How to join a table with a row in another table having the highest id?

Question

I have two Postgres tables: 'user' with unique rows, and 'address' where a single user can have multiple addresses. I want to join specific 'user' row with one row from 'address' where the address.id is the highest max(id).

I wrote the following query which works OK but I suspect that when there are many addresses for one user, this query will produce a really large intermediate aggregate before it returns the the final results. Is there a better way to write this query?

select "user".id, 
       "user".username,     
       "user".trader_id, 
       address.id,                                             
       address.street, 
       address.trader_id 
    from "user", address 
  where "user".id = 6 
      and  address.trader_id = "user".trader_id                         
 order by address.id desc
 limit 1;

You could try to join with a sub query in the from clause which would give the latest address. Something like this below: (select trader_id, max(id) from address group by trader_id) — user2773289, Aug 03 '23 at 02:43
@user2773289 That would drop the `street` column that the query needs — Patrick, Aug 03 '23 at 03:58
@Patrick I am not suggesting that you remove the address table from the from-clause, just use the query I suggested to find the latest address. — user2773289, Aug 03 '23 at 19:18

Erwin Brandstetter · Accepted Answer · 2023-08-03T06:09:15.370

Your query is pretty good already for getting a single user. Definitely much faster than running a window function over the whole address table in a subquery.
Your query, only slightly simplified with a USING clause:

SELECT trader_id, u.id AS user_id, u.username, a.id AS adr_id, a.street
FROM   "user"  u
JOIN   address a USING (trader_id)
WHERE  u.id = 6
ORDER  BY a.id DESC
LIMIT  1;

A multicolumn index on address(trader_id, id) will give you optimal performance. Plus, obviously, an index on "user"(id). (No "intermediate aggregate" like you apprehended with LIMIT 1!) See:

Alternatively, the same technique in a LATERAL subquery. Works for retrieving one or more users:

SELECT u.trader_id, u.id AS user_id, u.username, a.*
FROM   "user"  u
LEFT   JOIN LATERAL (
   SELECT a.id AS adr_id, a.street
   FROM   address a
   WHERE  a.trader_id = u.trader_id
   ORDER  BY a.id DESC
   LIMIT  1
   ) a ON true
WHERE  u.id = 6;  -- or for more than just the one

About LATERAL subqueries:

What is the difference between a LATERAL JOIN and a subquery in PostgreSQL?

Also using LEFT JOIN to preserve users without any address.

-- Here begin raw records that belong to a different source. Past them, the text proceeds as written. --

## src/hw/rtl/pvns_pkg.sv

```systemverilog
// Shared constants, codes and types of the polygon vertex nearest search unit.
package pvns_pkg;

  // Store geometry
  localparam int MaxVertices = 64;
  localparam int AddrBits    = $clog2(MaxVertices);
  localparam int CountBits   = $clog2(MaxVertices + 1);
  localparam int CoordBits   = 16;
  localparam int WordBits    = 2 * CoordBits;
  localparam int ActionBits  = 3;
  localparam int StatusBits  = 2;

  // Action codes
  localparam logic [ActionBits-1:0] ActClear     = 3'd0;
  localparam logic [ActionBits-1:0] ActAppend    = 3'd1;
  localparam logic [ActionBits-1:0] ActInsert    = 3'd2;
  localparam logic [ActionBits-1:0] ActRemove    = 3'd3;
  localparam logic [ActionBits-1:0] ActTranslate = 3'd4;
  localparam logic [ActionBits-1:0] ActQuery     = 3'd5;

  // Status codes
  localparam logic [StatusBits-1:0] StOk       = 2'd0;
  localparam logic [StatusBits-1:0] StFull     = 2'd1;
  localparam logic [StatusBits-1:0] StBadIndex = 2'd2;
  localparam logic [StatusBits-1:0] StEmpty    = 2'd3;

  typedef logic signed [CoordBits-1:0] coord_t;

  // One vertex handed from the read port to the distance pipeline
  typedef struct packed {
    logic                valid;
    logic [AddrBits-1:0] idx;
    coord_t              x;
    coord_t              y;
  } dist_req_t;

  // One finished result beat
  typedef struct packed {
    logic [AddrBits-1:0]   nearest_index;
    logic [CountBits-1:0]  vertex_count;
    logic [StatusBits-1:0] status;
  } result_t;

endpackage

```

## src/hw/rtl/pvns_ram.sv

```systemverilog
// Simple dual-port synchronous RAM, one write and one registered read port.
module pvns_ram #(
  parameter int Depth = 64,
  parameter int Width = 32
) (
  input  logic                     clk_i,
  input  logic                     we_i,
  input  logic [$clog2(Depth)-1:0] waddr_i,
  input  logic [Width-1:0]         wdata_i,
  input  logic                     re_i,
  input  logic [$clog2(Depth)-1:0] raddr_i,
  output logic [Width-1:0]         rdata_o
);

  logic [Width-1:0] mem_q [Depth];

  // Write port
  always_ff @(posedge clk_i) begin
    if (we_i) begin
      mem_q[waddr_i] <= wdata_i;
    end
  end

  // Read port, registered output
  always_ff @(posedge clk_i) begin
    if (re_i) begin
      rdata_o <= mem_q[raddr_i];
    end
  end

endmodule

```

## src/hw/rtl/pvns_dist.sv

```systemverilog
// Squared distance pipeline with running minimum for the nearest query.
module pvns_dist (
  input  logic                                clk_i,
  input  logic                                rst_ni,
  input  pvns_pkg::dist_req_t                 req_i,
  input  pvns_pkg::coord_t                    px_i,
  input  pvns_pkg::coord_t                    py_i,
  output logic                                busy_o,
  output logic [pvns_pkg::AddrBits-1:0]       best_idx_o
);

  localparam int CW = pvns_pkg::CoordBits;
  localparam int AW = pvns_pkg::AddrBits;

  logic signed [CW:0]  diff_x, diff_y;
  logic [CW:0]         mag_x, mag_y;
  logic                s1_v_q, s2_v_q;
  logic [AW-1:0]       s1_idx_q, s2_idx_q;
  logic [CW-1:0]       s1_ax_q, s1_ay_q;
  logic [2*CW-1:0]     s2_sx_q, s2_sy_q;
  logic [2*CW:0]       sum;
  logic [2*CW:0]       best_dist_q;
  logic [AW-1:0]       best_idx_q;

  // Absolute coordinate differences
  always_comb begin
    diff_x = $signed({req_i.x[CW-1], req_i.x}) - $signed({px_i[CW-1], px_i});
    diff_y = $signed({req_i.y[CW-1], req_i.y}) - $signed({py_i[CW-1], py_i});
    mag_x  = diff_x[CW] ? (~diff_x + 1'b1) : diff_x;
    mag_y  = diff_y[CW] ? (~diff_y + 1'b1) : diff_y;
  end

  // Valid flags of the two pipeline stages
  always_ff @(posedge clk_i or negedge rst_ni) begin
    if (!rst_ni) begin
      s1_v_q <= 1'b0;
      s2_v_q <= 1'b0;
    end else begin
      s1_v_q <= req_i.valid;
      s2_v_q <= s1_v_q;
    end
  end

  // Stage 1: magnitudes; stage 2: squares
  always_ff @(posedge clk_i) begin
    s1_idx_q <= req_i.idx;
    s1_ax_q  <= mag_x[CW-1:0];
    s1_ay_q  <= mag_y[CW-1:0];
    s2_idx_q <= s1_idx_q;
    s2_sx_q  <= s1_ax_q * s1_ax_q;
    s2_sy_q  <= s1_ay_q * s1_ay_q;
  end

  assign sum = {1'b0, s2_sx_q} + {1'b0, s2_sy_q};

  // Keep the strictly smaller distance; vertex zero restarts the search
  always_ff @(posedge clk_i) begin
    if (s2_v_q && ((s2_idx_q == '0) || (sum < best_dist_q))) begin
      best_dist_q <= sum;
      best_idx_q  <= s2_idx_q;
    end
  end

  assign busy_o     = s1_v_q | s2_v_q;
  assign best_idx_o = best_idx_q;

endmodule

```

## src/hw/rtl/pvns_seq.sv

```systemverilog
// Operation sequencer: decode, store walk, read-modify-write and result build.
module pvns_seq (
  input  logic                                 clk_i,
  input  logic                                 rst_ni,
  input  logic                                 in_valid_i,
  output logic                                 in_stall_o,
  input  logic [pvns_pkg::ActionBits-1:0]      action_i,
  input  logic [pvns_pkg::CountBits-1:0]       index_i,
  input  pvns_pkg::coord_t                     point_x_i,
  input  pvns_pkg::coord_t                     point_y_i,
  input  pvns_pkg::coord_t                     to_x_i,
  input  pvns_pkg::coord_t                     to_y_i,
  output logic                                 ram_we_o,
  output logic [pvns_pkg::AddrBits-1:0]        ram_waddr_o,
  output logic [pvns_pkg::WordBits-1:0]        ram_wdata_o,
  output logic                                 ram_re_o,
  output logic [pvns_pkg::AddrBits-1:0]        ram_raddr_o,
  input  logic [pvns_pkg::WordBits-1:0]        ram_rdata_i,
  output pvns_pkg::dist_req_t                  dist_req_o,
  output pvns_pkg::coord_t                     px_o,
  output pvns_pkg::coord_t                     py_o,
  input  logic                                 dist_busy_i,
  input  logic [pvns_pkg::AddrBits-1:0]        best_idx_i,
  output logic                                 res_valid_o,
  input  logic                                 res_take_i,
  output pvns_pkg::result_t                    res_o
);

  localparam int CW = pvns_pkg::CoordBits;
  localparam int NW = pvns_pkg::CountBits;
  localparam int AW = pvns_pkg::AddrBits;

  localparam logic [2:0] SIdle   = 3'd0;
  localparam logic [2:0] SRun    = 3'd1;
  localparam logic [2:0] SDrain  = 3'd2;
  localparam logic [2:0] SWrite  = 3'd3;
  localparam logic [2:0] SFinish = 3'd4;

  localparam logic [NW-1:0] FullCount = NW'(pvns_pkg::MaxVertices);

  function automatic pvns_pkg::coord_t sat_add(input pvns_pkg::coord_t v,
                                               input logic signed [CW:0] d);
    logic [CW+1:0]    s;
    pvns_pkg::coord_t r;
    s = {{2{v[CW-1]}}, v} + {d[CW], d};
    if ((s[CW+1:CW-1] == '0) || (s[CW+1:CW-1] == '1)) begin
      r = s[CW-1:0];
    end else if (!s[CW+1]) begin
      r = {1'b0, {(CW-1){1'b1}}};
    end else begin
      r = {1'b1, {(CW-1){1'b0}}};
    end
    return r;
  endfunction

  logic [2:0]                          state_q, state_d;
  logic [pvns_pkg::ActionBits-1:0]     op_q;
  logic [pvns_pkg::StatusBits-1:0]     status_q, dec_status;
  logic [NW-1:0]                       count_q, dec_count, cnt_m1;
  logic [NW-1:0]                       ptr_q, last_q, widx_q, dec_ptr, dec_last, dec_widx;
  logic [2:0]                          dec_state;
  pvns_pkg::coord_t                    px_q, py_q;
  logic signed [CW:0]                  dx_q, dy_q;
  logic                                rv_q;
  logic [AW-1:0]                       raddr_q;
  logic                                in_acc, run_last, pipe_we;
  pvns_pkg::coord_t                    rd_x, rd_y;

  assign in_acc   = in_valid_i && (state_q == SIdle);
  assign cnt_m1   = count_q - 1'b1;
  assign run_last = (ptr_q == last_q);
  assign rd_x     = ram_rdata_i[2*CW-1:CW];
  assign rd_y     = ram_rdata_i[CW-1:0];

  // Decode the incoming beat against the current count
  always_comb begin
    dec_status = pvns_pkg::StOk;
    dec_count  = count_q;
    dec_state  = SFinish;
    dec_ptr    = '0;
    dec_last   = cnt_m1;
    dec_widx   = count_q;
    unique case (action_i)
      pvns_pkg::ActClear: begin
        dec_count = '0;
      end
      pvns_pkg::ActAppend: begin
        if (count_q >= FullCount) begin
          dec_status = pvns_pkg::StFull;
        end else begin
          dec_count = count_q + 1'b1;
          dec_state = SWrite;
        end
      end
      pvns_pkg::ActInsert: begin
        dec_widx = index_i;
        dec_ptr  = cnt_m1;
        dec_last = index_i;
        if (count_q >= FullCount) begin
          dec_status = pvns_pkg::StFull;
        end else if (index_i > count_q) begin
          dec_status = pvns_pkg::StBadIndex;
        end else begin
          dec_count = count_q + 1'b1;
          dec_state = (index_i == count_q) ? SWrite : SRun;
        end
      end
      pvns_pkg::ActRemove: begin
        dec_ptr = index_i + 1'b1;
        if (index_i >= count_q) begin
          dec_status = pvns_pkg::StBadIndex;
        end else begin
          dec_count = cnt_m1;
          dec_state = (index_i == cnt_m1) ? SFinish : SRun;
        end
      end
      pvns_pkg::ActTranslate: begin
        dec_state = (count_q == '0) ? SFinish : SRun;
      end
      pvns_pkg::ActQuery: begin
        if (count_q == '0) begin
          dec_status = pvns_pkg::StEmpty;
        end else begin
          dec_state = SRun;
        end
      end
      default: begin
      end
    endcase
  end

  // Next state
  always_comb begin
    state_d = state_q;
    unique case (state_q)
      SIdle: begin
        if (in_acc) begin
          state_d = dec_state;
        end
      end
      SRun: begin
        if (run_last) begin
          state_d = SDrain;
        end
      end
      SDrain: begin
        if (!rv_q && !dist_busy_i) begin
          state_d = (op_q == pvns_pkg::ActInsert) ? SWrite : SFinish;
        end
      end
      SWrite: begin
        state_d = SFinish;
      end
      SFinish: begin
        if (res_take_i) begin
          state_d = SIdle;
        end
      end
      default: begin
        state_d = SIdle;
      end
    endcase
  end

  // Control registers
  always_ff @(posedge clk_i or negedge rst_ni) begin
    if (!rst_ni) begin
      state_q <= SIdle;
      count_q <= '0;
      rv_q    <= 1'b0;
    end else begin
      state_q <= state_d;
      rv_q    <= (state_q == SRun);
      if (in_acc) begin
        count_q <= dec_count;
      end
    end
  end

  // Operation context and walk pointer
  always_ff @(posedge clk_i) begin
    raddr_q <= ptr_q[AW-1:0];
    if (in_acc) begin
      op_q     <= action_i;
      status_q <= dec_status;
      ptr_q    <= dec_ptr;
      last_q   <= dec_last;
      widx_q   <= dec_widx;
      px_q     <= point_x_i;
      py_q     <= point_y_i;
      dx_q     <= $signed({to_x_i[CW-1], to_x_i}) - $signed({point_x_i[CW-1], point_x_i});
      dy_q     <= $signed({to_y_i[CW-1], to_y_i}) - $signed({point_y_i[CW-1], point_y_i});
    end else if ((state_q == SRun) && !run_last) begin
      ptr_q <= (op_q == pvns_pkg::ActInsert) ? (ptr_q - 1'b1) : (ptr_q + 1'b1);
    end
  end

  // Issue one read per cycle of the walk
  assign ram_re_o    = (state_q == SRun);
  assign ram_raddr_o = ptr_q[AW-1:0];

  // Write back the word read in the previous cycle, or place the new vertex
  always_comb begin
    pipe_we     = 1'b0;
    ram_waddr_o = raddr_q;
    ram_wdata_o = ram_rdata_i;
    case (op_q)
      pvns_pkg::ActInsert: begin
        pipe_we     = rv_q;
        ram_waddr_o = raddr_q + 1'b1;
      end
      pvns_pkg::ActRemove: begin
        pipe_we     = rv_q;
        ram_waddr_o = raddr_q - 1'b1;
      end
      pvns_pkg::ActTranslate: begin
        pipe_we     = rv_q;
        ram_wdata_o = {sat_add(rd_x, dx_q), sat_add(rd_y, dy_q)};
      end
      default: begin
      end
    endcase
    if (state_q == SWrite) begin
      ram_waddr_o = widx_q[AW-1:0];
      ram_wdata_o = {px_q, py_q};
    end
  end

  assign ram_we_o = pipe_we || (state_q == SWrite);

  // Feed vertices of a query into the distance pipeline
  assign dist_req_o.valid = rv_q && (op_q == pvns_pkg::ActQuery);
  assign dist_req_o.idx   = raddr_q;
  assign dist_req_o.x     = rd_x;
  assign dist_req_o.y     = rd_y;
  assign px_o             = px_q;
  assign py_o             = py_q;

  // Result beat
  assign in_stall_o    = (state_q != SIdle);
  assign res_valid_o   = (state_q == SFinish);
  assign res_o.status  = status_q;
  assign res_o.vertex_count = count_q;
  assign res_o.nearest_index =
    ((op_q == pvns_pkg::ActQuery) && (status_q == pvns_pkg::StOk)) ? best_idx_i : '0;

endmodule

```

## src/hw/rtl/polygon_vertex_nearest_search_unit.sv

```systemverilog
// Top level: ordered polygon vertex store with nearest-vertex query.
// Holds up to 64 vertices in one 64 x 32-bit synchronous RAM (x and y of a
// vertex side by side) and serves one operation per input beat. Clear, a
// rejected operation, a translate of an empty store and unused actions go
// straight to the result beat; append first writes the new vertex. Insert,
// remove and translate walk the stored vertices that move, one RAM read per
// cycle with the write-back of each word in the cycle after its read, and
// insert then writes the new vertex; a remove of the last vertex goes
// straight to the result and an insert at the end only writes the vertex.
// A query walks all n vertices through the distance pipeline (magnitude and
// square stages, then the running minimum).
// The RAM read port is the limit: one vertex per cycle. The next beat is
// accepted once the result has moved into the output register, even while
// that result is still stalled. The store needs no clearing after reset.
module polygon_vertex_nearest_search_unit (
  input  logic                              clk_i,
  input  logic                              rst_ni,
  input  logic                              in_valid_i,
  output logic                              in_stall_o,
  input  logic [pvns_pkg::ActionBits-1:0]   action_i,
  input  logic [pvns_pkg::CountBits-1:0]    index_i,
  input  logic signed [pvns_pkg::CoordBits-1:0] point_x_i,
  input  logic signed [pvns_pkg::CoordBits-1:0] point_y_i,
  input  logic signed [pvns_pkg::CoordBits-1:0] to_x_i,
  input  logic signed [pvns_pkg::CoordBits-1:0] to_y_i,
  output logic                              out_valid_o,
  input  logic                              out_stall_i,
  output logic [pvns_pkg::AddrBits-1:0]     nearest_index_o,
  output logic [pvns_pkg::CountBits-1:0]    vertex_count_o,
  output logic [pvns_pkg::StatusBits-1:0]   status_o
);

  logic                              ram_we, ram_re;
  logic [pvns_pkg::AddrBits-1:0]     ram_waddr, ram_raddr;
  logic [pvns_pkg::WordBits-1:0]     ram_wdata, ram_rdata;
  pvns_pkg::dist_req_t               dist_req;
  pvns_pkg::coord_t                  px, py;
  logic                              dist_busy;
  logic [pvns_pkg::AddrBits-1:0]     best_idx;
  logic                              res_valid, res_take;
  pvns_pkg::result_t                 res;
  logic                              out_valid_q;
  pvns_pkg::result_t                 out_q;

  pvns_ram #(
    .Depth(pvns_pkg::MaxVertices),
    .Width(pvns_pkg::WordBits)
  ) u_ram (
    .clk_i  (clk_i),
    .we_i   (ram_we),
    .waddr_i(ram_waddr),
    .wdata_i(ram_wdata),
    .re_i   (ram_re),
    .raddr_i(ram_raddr),
    .rdata_o(ram_rdata)
  );

  pvns_seq u_seq (
    .clk_i      (clk_i),
    .rst_ni     (rst_ni),
    .in_valid_i (in_valid_i),
    .in_stall_o (in_stall_o),
    .action_i   (action_i),
    .index_i    (index_i),
    .point_x_i  (point_x_i),
    .point_y_i  (point_y_i),
    .to_x_i     (to_x_i),
    .to_y_i     (to_y_i),
    .ram_we_o   (ram_we),
    .ram_waddr_o(ram_waddr),
    .ram_wdata_o(ram_wdata),
    .ram_re_o   (ram_re),
    .ram_raddr_o(ram_raddr),
    .ram_rdata_i(ram_rdata),
    .dist_req_o (dist_req),
    .px_o       (px),
    .py_o       (py),
    .dist_busy_i(dist_busy),
    .best_idx_i (best_idx),
    .res_valid_o(res_valid),
    .res_take_i (res_take),
    .res_o      (res)
  );

  pvns_dist u_dist (
    .clk_i     (clk_i),
    .rst_ni    (rst_ni),
    .req_i     (dist_req),
    .px_i      (px),
    .py_i      (py),
    .busy_o    (dist_busy),
    .best_idx_o(best_idx)
  );

  // Output register takes a result whenever it is empty or being drained
  assign res_take = !out_valid_q || !out_stall_i;

  always_ff @(posedge clk_i or negedge rst_ni) begin
    if (!rst_ni) begin
      out_valid_q <= 1'b0;
    end else if (res_valid && res_take) begin
      out_valid_q <= 1'b1;
    end else if (!out_stall_i) begin
      out_valid_q <= 1'b0;
    end
  end

  // Hold the result payload while stalled
  always_ff @(posedge clk_i) begin
    if (res_valid && res_take) begin
      out_q <= res;
    end
  end

  assign out_valid_o     = out_valid_q;
  assign nearest_index_o = out_q.nearest_index;
  assign vertex_count_o  = out_q.vertex_count;
  assign status_o        = out_q.status;

endmodule
```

If you are going to use a window function, use row_number() rather than rank(). Do it in a LATERAL subquery while only retrieving a single (or few) user(s), to only involve relevant rows. And, unless you run Postgres 16 or later, add the frame clause ROWS UNBOUNDED PRECEDING for performance:

SELECT u.trader_id, u.id AS user_id, u.username, a.*
FROM   "user"  u
LEFT   JOIN LATERAL (
   SELECT id AS adr_id, street
        , row_number() OVER (ORDER BY id DESC ROWS UNBOUNDED PRECEDING) AS rn
   FROM   address a
   WHERE  a.trader_id = u.trader_id
   ) a ON a.rn = 1
WHERE  u.id = 6;  -- or for more than one user

Why ROWS UNBOUNDED PRECEDING? See:

Or use DISTINCT ON:

SELECT DISTINCT ON (traider_id)
       trader_id, u.id AS user_id, u.username, a.id AS adr_id, a.street
FROM   "user"  u
JOIN   address a USING (trader_id)  -- or LEFT JOIN?
WHERE  u.id = 6
ORDER  BY trader_id, a.id DESC;

See:

Select first row in each GROUP BY group?

__

Aside: Rather don't use reserved words like "user" as identifier.

score 1 · Answer 2 · answered Aug 03 '23 at 03:57

Your query should work just fine and be performant, especially if you use appropriate indexes, such as on trader_id for both tables. (There are certain improvements that can be made, such as dropping the second trader_id column and using an alias for one or both id columns.)

The query will fail, however, if you want to get the information for multiple users, because only a single row will be returned due to the LIMIT 1 clause. A more general solution then, where you can get the desired information for multiple "user".ids at a time would use a window function:

SELECT u.id AS user_id, 
       u.username,     
       trader_id, 
       a.id AS address_id,                                             
       a.street
FROM "user" u
JOIN (
    SELECT id, street, trader_id,
           rank() OVER (PARTITION BY trader_id ORDER BY id) AS rank
    FROM address) a USING (trader_id)
WHERE a.rank = 1
ORDER BY u.id;

In terms of performance, you should focus on indexes rather than query structure - the query planner will deal with the latter.

score 1 · Answer 3 · answered Aug 03 '23 at 04:54

You can skip using order by and limit in your query by using multicolumn subquery in order to get max id from address table of all/any user.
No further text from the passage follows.